Lighthouse Travel Research--Mapping the Station

Monday, July 19, 2021

 

As mentioned in my last post, my recent lighthouse research trip provided insight into the isolation and loneliness my protagonist would feel at a remote location. But it also helped me map my fictional setting and put the buildings in likely spots. After all, I don’t want the buildings to move to different locations in the middle of the book.

Besides the tower and the keepers’ house, each lighthouse station had several outbuildings. In the days before automated lighthouses, all stations had a fuel building that was located away from the other structures because of the volatile nature of its contents. Most stations had either a fog bell or a foghorn, also separate from the light and the keepers’ dwelling, possibly in the futile hope that it wouldn’t disturb the keepers’ families during the night.

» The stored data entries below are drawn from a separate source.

--- src/design/rpat_dpath.sv ---
// ----------------------------------------------------------------------------
// rpat_dpath
// Table storage, scan registers, expiry compare and the result register.
// ----------------------------------------------------------------------------
module rpat_dpath #(
  parameter int unsigned SLOTS = 4
) (
  input  logic                                clk_i,
  input  logic                                rst_ni,
  input  logic                                cfg_we_i,
  input  logic [rpat_pkg::TTL_W-1:0]          cfg_data_i,
  input  logic                                in_op_i,
  input  logic [rpat_pkg::ADDR_W-1:0]         in_addr_i,
  input  logic [rpat_pkg::TIME_W-1:0]         in_now_i,
  input  rpat_pkg::rpat_cmd_t                 cmd_i,
  output rpat_pkg::rpat_sts_t                 sts_o,
  output logic                                out_valid_o,
  input  logic                                out_ready_i,
  output logic                                out_recent_o,
  output logic                                out_touched_o,
  output logic [rpat_pkg::SLOT_IDX_W-1:0]     out_index_o
);
  import rpat_pkg::*;

  localparam int unsigned IDX_W = (SLOTS > 1) ? $clog2(SLOTS) : 1;
  localparam logic [IDX_W-1:0] LAST_IDX = IDX_W'(SLOTS - 1);

  logic [ADDR_W-1:0]   addr_store_q [SLOTS];
  logic [TIME_W-1:0]   time_store_q [SLOTS];
  logic [TTL_US_W-1:0] ttl_us_q;

  logic                op_q;
  logic [ADDR_W-1:0]   addr_q;
  logic [TIME_W-1:0]   now_q;

  logic [IDX_W-1:0]    cnt_q;
  logic                found_q;
  logic                hit_q;
  logic [IDX_W-1:0]    found_idx_q;
  logic                empty_found_q;
  logic [IDX_W-1:0]    empty_idx_q;
  logic [IDX_W-1:0]    oldest_idx_q;
  logic [TIME_W-1:0]   oldest_ts_q;

  logic                out_valid_q;
  logic                out_recent_q;
  logic                out_touched_q;
  logic [SLOT_IDX_W-1:0] out_index_q;

  logic [ADDR_W-1:0]   cur_addr;
  logic [TIME_W-1:0]   cur_time;
  logic [TIME_W:0]     expiry;
  logic                cur_hit;
  logic                cur_match;

  // Write-back decision.
  logic                wr_addr_en;
  logic                wr_time_en;
  logic [IDX_W-1:0]    wr_idx;
  logic [ADDR_W-1:0]   wr_addr;
  logic                res_recent;
  logic                res_touched;

  assign cur_addr  = addr_store_q[cnt_q];
  assign cur_time  = time_store_q[cnt_q];
  assign cur_match = (cur_addr == addr_q);

  // A stamp ahead of the current time also counts as a hit, which this compare
  // covers since the sum cannot overflow.
  assign expiry  = {1'b0, cur_time} + (TIME_W+1)'(ttl_us_q);
  assign cur_hit = ({1'b0, now_q} <= expiry);

  assign sts_o.zero_addr = (addr_q == '0);
  assign sts_o.match     = cur_match;
  assign sts_o.last      = (cnt_q == LAST_IDX);
  assign sts_o.out_free  = !out_valid_q || out_ready_i;

  always_ff @(posedge clk_i or negedge rst_ni) begin
    if (!rst_ni) begin
      ttl_us_q <= TTL_US_RESET;
    end else if (cfg_we_i) begin
      ttl_us_q <= TTL_US_W'({20'd0, cfg_data_i} * {16'd0, US_PER_SEC});
    end
  end

  // Item latch and scan state.
  always_ff @(posedge clk_i) begin
    if (cmd_i.start) begin
      op_q          <= in_op_i;
      addr_q        <= in_addr_i;
      now_q         <= in_now_i;
      cnt_q         <= '0;
      found_q       <= 1'b0;
      hit_q         <= 1'b0;
      found_idx_q   <= '0;
      empty_found_q <= 1'b0;
      empty_idx_q   <= '0;
      oldest_idx_q  <= '0;
      oldest_ts_q   <= '1;
    end else if (cmd_i.step) begin
      if (cur_match) begin
        found_q     <= 1'b1;
        hit_q       <= cur_hit;
        found_idx_q <= cnt_q;
      end else begin
        if ((cur_addr == '0) && !empty_found_q) begin
          empty_found_q <= 1'b1;
          empty_idx_q   <= cnt_q;
        end
        if (cur_time < oldest_ts_q) begin
          oldest_ts_q  <= cur_time;
          oldest_idx_q <= cnt_q;
        end
        cnt_q <= cnt_q + 1'b1;
      end
    end
  end

  always_comb begin
    wr_addr_en  = 1'b0;
    wr_time_en  = 1'b0;
    wr_idx      = found_idx_q;
    wr_addr     = addr_q;
    res_recent  = 1'b0;
    res_touched = 1'b0;
    if (addr_q != '0) begin
      case (rpat_op_e'(op_q))
        OP_CHECK: begin
          if (found_q) begin
            res_touched = 1'b1;
            if (hit_q) begin
              res_recent = 1'b1;
              wr_time_en = 1'b1;
            end else begin
              // Expired entry: empty it, keep the stamp.
              wr_addr_en = 1'b1;
              wr_addr    = '0;
            end
          end
        end
        OP_RECORD: begin
          res_touched = 1'b1;
          wr_time_en  = 1'b1;
          if (!found_q) begin
            wr_addr_en = 1'b1;
            wr_idx     = empty_found_q ? empty_idx_q : oldest_idx_q;
          end
        end
        default: begin
          res_touched = 1'b0;
        end
      endcase
    end
  end

  always_ff @(posedge clk_i or negedge rst_ni) begin
    if (!rst_ni) begin
      for (int i = 0; i < SLOTS; i++) begin
        addr_store_q[i] <= '0;
        time_store_q[i] <= '0;
      end
    end else if (cmd_i.commit) begin
      if (wr_addr_en) begin
        addr_store_q[wr_idx] <= wr_addr;
      end
      if (wr_time_en) begin
        time_store_q[wr_idx] <= now_q;
      end
    end
  end

  always_ff @(posedge clk_i or negedge rst_ni) begin
    if (!rst_ni) begin
      out_valid_q <= 1'b0;
    end else if (cmd_i.commit) begin
      out_valid_q <= 1'b1;
    end else if (out_ready_i) begin
      out_valid_q <= 1'b0;
    end
  end

  always_ff @(posedge clk_i) begin
    if (cmd_i.commit) begin
      out_recent_q  <= res_recent;
      out_touched_q <= res_touched;
      out_index_q   <= res_touched ? SLOT_IDX_W'(wr_idx) : '0;
    end
  end

  assign out_valid_o   = out_valid_q;
  assign out_recent_o  = out_recent_q;
  assign out_touched_o = out_touched_q;
  assign out_index_o   = out_index_q;

  // A result must never overwrite one that is still waiting.
  assert property (@(posedge clk_i) disable iff (!rst_ni)
    cmd_i.commit |-> (!out_valid_q || out_ready_i))
    else $error("result register overwritten while full");

  // The scan pointer never runs past the last entry.
  assert property (@(posedge clk_i) disable iff (!rst_ni)
    cmd_i.step && !cur_match && (cnt_q == LAST_IDX) |=> !cmd_i.step)
    else $error("scan continued past the last entry");

  // A recent peer always comes with a touched slot.
  assert property (@(posedge clk_i) disable iff (!rst_ni)
    out_valid_q && out_recent_q |-> out_touched_q)
    else $error("recent result without a touched slot");

  // An untouched result reports slot zero.
  assert property (@(posedge clk_i) disable iff (!rst_ni)
    out_valid_q && !out_touched_q |-> (out_index_q == '0))
    else $error("untouched result carries a slot index");

endmodule

--- src/design/recent_peer_auth_table_unit.sv ---
// ----------------------------------------------------------------------------
// recent_peer_auth_table_unit
// Table of recently authenticated peers with time-to-live check and refresh.
//
//   Channel   Dir  Handshake          Payload
//   in_ch     in   valid/ready        op, peer_addr, now_us
//   out_ch    out  valid/ready        recent, slot_touched, slot_index
//   cfg       in   cfg_we_i (write)   cfg_data_i = ttl_seconds
//
// An item is latched, then the scan examines one table entry at a time up to
// the first matching entry or the last entry, and then it is written back.
// A zero address skips the scan. The scan uses a single entry compare and
// scan pointer. The table is cleared by reset at once. A result waits in
// the output register while the next item is already accepted; only the
// write-back cycle stalls until the output register is free.
// ----------------------------------------------------------------------------
module recent_peer_auth_table_unit #(
  parameter int unsigned SLOTS = 4
) (
  input  logic                        clk_i,
  input  logic                        rst_ni,
  rpat_in_if.sink                     in_ch,
  rpat_out_if.source                  out_ch,
  input  logic                        cfg_we_i,
  input  logic [rpat_pkg::TTL_W-1:0]  cfg_data_i
);
  import rpat_pkg::*;

  rpat_cmd_t cmd;
  rpat_sts_t sts;
  logic      in_ready;

  rpat_ctrl u_ctrl (
    .clk_i      (clk_i),
    .rst_ni     (rst_ni),
    .in_valid_i (in_ch.valid),
    .in_ready_o (in_ready),
    .sts_i      (sts),
    .cmd_o      (cmd)
  );

  rpat_dpath #(
    .SLOTS (SLOTS)
  ) u_dpath (
    .clk_i         (clk_i),
    .rst_ni        (rst_ni),
    .cfg_we_i      (cfg_we_i),
    .cfg_data_i    (cfg_data_i),
    .in_op_i       (in_ch.op),
    .in_addr_i     (in_ch.peer_addr),
    .in_now_i      (in_ch.now_us),
    .cmd_i         (cmd),
    .sts_o         (sts),
    .out_valid_o   (out_ch.valid),
    .out_ready_i   (out_ch.ready),
    .out_recent_o  (out_ch.recent),
    .out_touched_o (out_ch.slot_touched),
    .out_index_o   (out_ch.slot_index)
  );

  assign in_ch.ready = in_ready;

endmodule
--- src/flat_wrapper.sv ---
// flat-port wrapper written by rule: the top's interface ports become plain ports
module recent_peer_auth_table_unit_flat import rpat_pkg::*;
#(
  parameter int unsigned SLOTS = 4
)
  (clk_i, rst_ni, cfg_we_i, cfg_data_i, in_ch_valid, in_ch_op, in_ch_peer_addr, in_ch_now_us, in_ch_ready, out_ch_valid, out_ch_recent, out_ch_slot_touched, out_ch_slot_index, out_ch_ready);
  rpat_in_if in_ch_i ();
  rpat_out_if out_ch_i ();
  input  logic clk_i;
  input  logic rst_ni;
  input  logic cfg_we_i;
  input  logic [rpat_pkg::TTL_W-1:0] cfg_data_i;
  input wire logic [$bits(in_ch_i.valid)-1:0] in_ch_valid;
  input wire logic [$bits(in_ch_i.op)-1:0] in_ch_op;
  input wire logic [$bits(in_ch_i.peer_addr)-1:0] in_ch_peer_addr;
  input wire logic [$bits(in_ch_i.now_us)-1:0] in_ch_now_us;
  output wire logic [$bits(in_ch_i.ready)-1:0] in_ch_ready;
  output wire logic [$bits(out_ch_i.valid)-1:0] out_ch_valid;
  output wire logic [$bits(out_ch_i.recent)-1:0] out_ch_recent;
  output wire logic [$bits(out_ch_i.slot_touched)-1:0] out_ch_slot_touched;
  output wire logic [$bits(out_ch_i.slot_index)-1:0] out_ch_slot_index;
  input wire logic [$bits(out_ch_i.ready)-1:0] out_ch_ready;
  assign in_ch_i.valid = in_ch_valid;
  assign in_ch_i.op = in_ch_op;
  assign in_ch_i.peer_addr = in_ch_peer_addr;
  assign in_ch_i.now_us = in_ch_now_us;
  assign in_ch_ready = in_ch_i.ready;
  assign out_ch_valid = out_ch_i.valid;
  assign out_ch_recent = out_ch_i.recent;
  assign out_ch_slot_touched = out_ch_i.slot_touched;
  assign out_ch_slot_index = out_ch_i.slot_index;
  assign out_ch_i.ready = out_ch_ready;
  recent_peer_auth_table_unit #(.SLOTS(SLOTS)) u_core (.clk_i(clk_i), .rst_ni(rst_ni), .in_ch(in_ch_i), .out_ch(out_ch_i), .cfg_we_i(cfg_we_i), .cfg_data_i(cfg_data_i));
endmodule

Then there was the outhouse, which was a necessity well into the twentieth century for some of the more isolated lighthouse stations. The outhouse was often built of brick, and a typical one had two holes for adults and a smaller one for children.

It was also common for a lighthouse station to have a barn and a boathouse. Some also had a tramway, which wasn’t a building as much as an elevator designed to haul supplies up a cliff from the dock below.

Before we went on our trip, I tried to draw a preliminary map of my fictional Lonely Rock Lighthouse station, but I knew it was incomplete. After returning, I drew the one at the head of this post. As I write the story, I may discover the need to add additional topographical features, but at least I know where the buildings are.

A map keeps buildings from moving around unexpectedly or characters from walking in the wrong direction to reach them, and location research can help develop that map even for a fictional setting.

And that’s especially important when the setting is a character in the story.